Super Gonorrhea Has Reached the U.S.

Super Gonorrhea Has Reached the U.S.

Super gonorrhea has infected people in the United States for the first known time. This week, Massachusetts public health officials announced the discovery of two gonorrhea cases appearing to display increased resistance to all known antibiotic classes that can be used against it. These cases were thankfully still curable, but it’s the latest reminder that this common sexually transmitted infection is becoming a more serious threat.

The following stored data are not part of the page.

Context: an optimization exercise on an open-source flow, tuned for small area, a short achievable clock period and few clock cycles per item. The choices shown serve that exercise and are no tape-out recipe.
Only simulation tests tie the RTL to the original design; equivalence was not proved.

Design gemv_stream_engine, start of the top module:
module gemv_stream_engine
#(
  parameter int unsigned SZ     = gemv_pkg::SZ_DEF,
  parameter int unsigned DW     = gemv_pkg::DW_DEF,
  parameter int unsigned N_ROWS = gemv_pkg::N_ROWS_DEF,
  parameter int unsigned AW     = gemv_pkg::gemv_aw(SZ, DW),
  localparam int unsigned IW    = (N_ROWS > 1) ? $clog2(N_ROWS) : 1
) (
  input  logic             clk,
  input  logic             rst_n,
  input  logic             start_i,
  input  logic             accum_i,
  input  logic [SZ*DW-1:0] w_i,
  input  logic             a_valid_i,
  output logic             a_ready_o,
  input  logic [SZ*DW-1:0] a_row_i,
  output logic             o_valid_o,
  input  logic             o_ready_i,
  output logic [DW-1:0]    o_data_o,
  output logic [IW-1:0]    o_idx_o,
  output logic             busy_o,
  output logic             done_o,
  output logic             ovf_o
);
For scale: about 2,400 cells after synthesis, roughly 130 I/O pins, about 25,000 um2 of cells after synthesis.
Settings: LEC_CHECK=0, ABC_AREA=1, CAP_MARGIN=20, CORE_MARGIN=2, CORE_UTILIZATION=40, CTS_CLUSTER_DIAMETER=120, CTS_CLUSTER_SIZE=16, SETUP_SLACK_MARGIN=3.65, SLEW_MARGIN=20; clock period 9.0 ns.
standard.sh (not shown) runs the stock make flow with config.mk's settings and CLKGATE_MAP_FILE= SYNTH_SCRIPT=/design/flow/synth_recipe.tcl, a recipe that flattens the netlist after the stock synthesis.
==> flow/flow/run.sh <==
#!/bin/bash
# The standard layout with two changes:
#  - the port buffers are buf_1 cells on the inputs and buf_4 cells on the
#    outputs (flow/outbuf.tcl), instead of the buffer_ports default (a slow
#    delay cell that the resizer cannot swap out);
#  - after the standard synthesis, inverters around full and half adders are
#    removed by flipping full adders' polarity and rebuilding half adders that
#    take inverted inputs (flow/invpush2.py); registers and all other cells are
#    left as the standard synthesis made them.
set -euo pipefail
export BUFFER_PORTS_ARGS="-buffer_cell sky130_fd_sc_hd__buf_1"
export POST_GLOBAL_PLACE_TCL="$PWD/flow/outbuf.tcl"
bash standard.sh synth > standard_synth.log 2>&1
NET=orfs/results/sky130hd/gemv_stream_engine/base/1_2_yosys.v
cp $NET yosys_netlist_orig.v
python3 flow/invpush2.py yosys_netlist_orig.v $NET > invpush.log 2>&1
bash standard.sh finish > standard_finish.log 2>&1
==> flow/flow/outbuf.tcl <==
# After global placement: the port buffers were all made as buf_1; make the
# ones that drive output ports buf_4 (they drive the output load).
set from_cell [expr {[info exists ::env(OUTBUF_FROM)] ? $::env(OUTBUF_FROM) : "sky130_fd_sc_hd__buf_1"}]
set n 0
foreach bterm [[ord::get_db_block] getBTerms] {
  if { [$bterm getIoType] != "OUTPUT" } { continue }
  set net [$bterm getNet]
  if { $net == "NULL" } { continue }
  foreach iterm [$net getITerms] {
    if { ![$iterm isOutputSignal] } { continue }
    set inst [$iterm getInst]
    if { [[$inst getMaster] getName] == $from_cell } {
      replace_cell [get_cells [$inst getName]] sky130_fd_sc_hd__buf_4
      incr n
    }
  }
}
puts "outbuf: $n output port buffers made buf_4"
Other scripts of this flow, unchanged in this note and not shown: flow/flow/invpush2.py
The starting point finished with timing, DRC and antenna clean.
Testbench counts at the start, summed over its fixed seeds: cycles 16,000, items 9,600.
Edit:
==> flow/flow/outbuf.tcl (replaced) <==
# After global placement: the port buffers were all made as buf_1; make the
# ones that drive output ports buf_4 (they drive the output load).
set n 0
foreach port [get_ports -filter "direction == output"] {
  set net [get_nets -of_objects $port]
  foreach pin [get_pins -of_objects $net -filter "direction == output"] {
    set inst [get_cells -of_objects $pin]
    if { [get_property [get_lib_cells -of_objects $inst] name] == "sky130_fd_sc_hd__buf_1" } {
      replace_cell $inst sky130_fd_sc_hd__buf_4
      incr n
    }
  }
}
puts "outbuf: $n output port buffers made buf_4"
Settings changed: SETUP_SLACK_MARGIN 3.65 to 3.5.
Outcome:
- The changed run aborted during global placement (3_3_place_gp) with STA-0100
- synthesized area is unchanged
- synthesized cell count is unchanged
Edit:
==> flow/flow/outbuf.tcl (replaced) <==
# After global placement: the port buffers were all made as buf_1; make the
# ones that drive output ports buf_4 (they drive the output load).
set from_cell [expr {[info exists ::env(OUTBUF_FROM)] ? $::env(OUTBUF_FROM) : "sky130_fd_sc_hd__buf_1"}]
set n 0
foreach bterm [[ord::get_db_block] getBTerms] {
  if { [$bterm getIoType] != "OUTPUT" } { continue }
  set net [$bterm getNet]
  if { $net == "NULL" } { continue }
  foreach iterm [$net getITerms] {
    if { ![$iterm isOutputSignal] } { continue }
    set inst [$iterm getInst]
    if { [[$inst getMaster] getName] == $from_cell } {
      replace_cell [get_cells [$inst getName]] sky130_fd_sc_hd__buf_4
      incr n
    }
  }
}
puts "outbuf: $n output port buffers made buf_4"
This time the run completed with no timing, DRC or antenna violations. Area after synthesis is unchanged. Synthesized cell count is unchanged.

Gonorrhea, caused by the namesake bacteria Neisseria gonorrhoeae, is the second most commonly reported STI in the U.S., with 677,769 cases documented in 2020. Many infected people don’t experience illness, but initial symptoms can include a discolored discharge from the genitals, painful or burning urination, and rectal bleeding if caught from anal sex. When gonorrhea is left untreated, it raises the risk of more serious complications, like damage to the reproductive tract in women and swollen testicles in men, both of which can lead to infertility. And when it’s passed down from mother to child, the infection can be fatal or cause blindness in newborns.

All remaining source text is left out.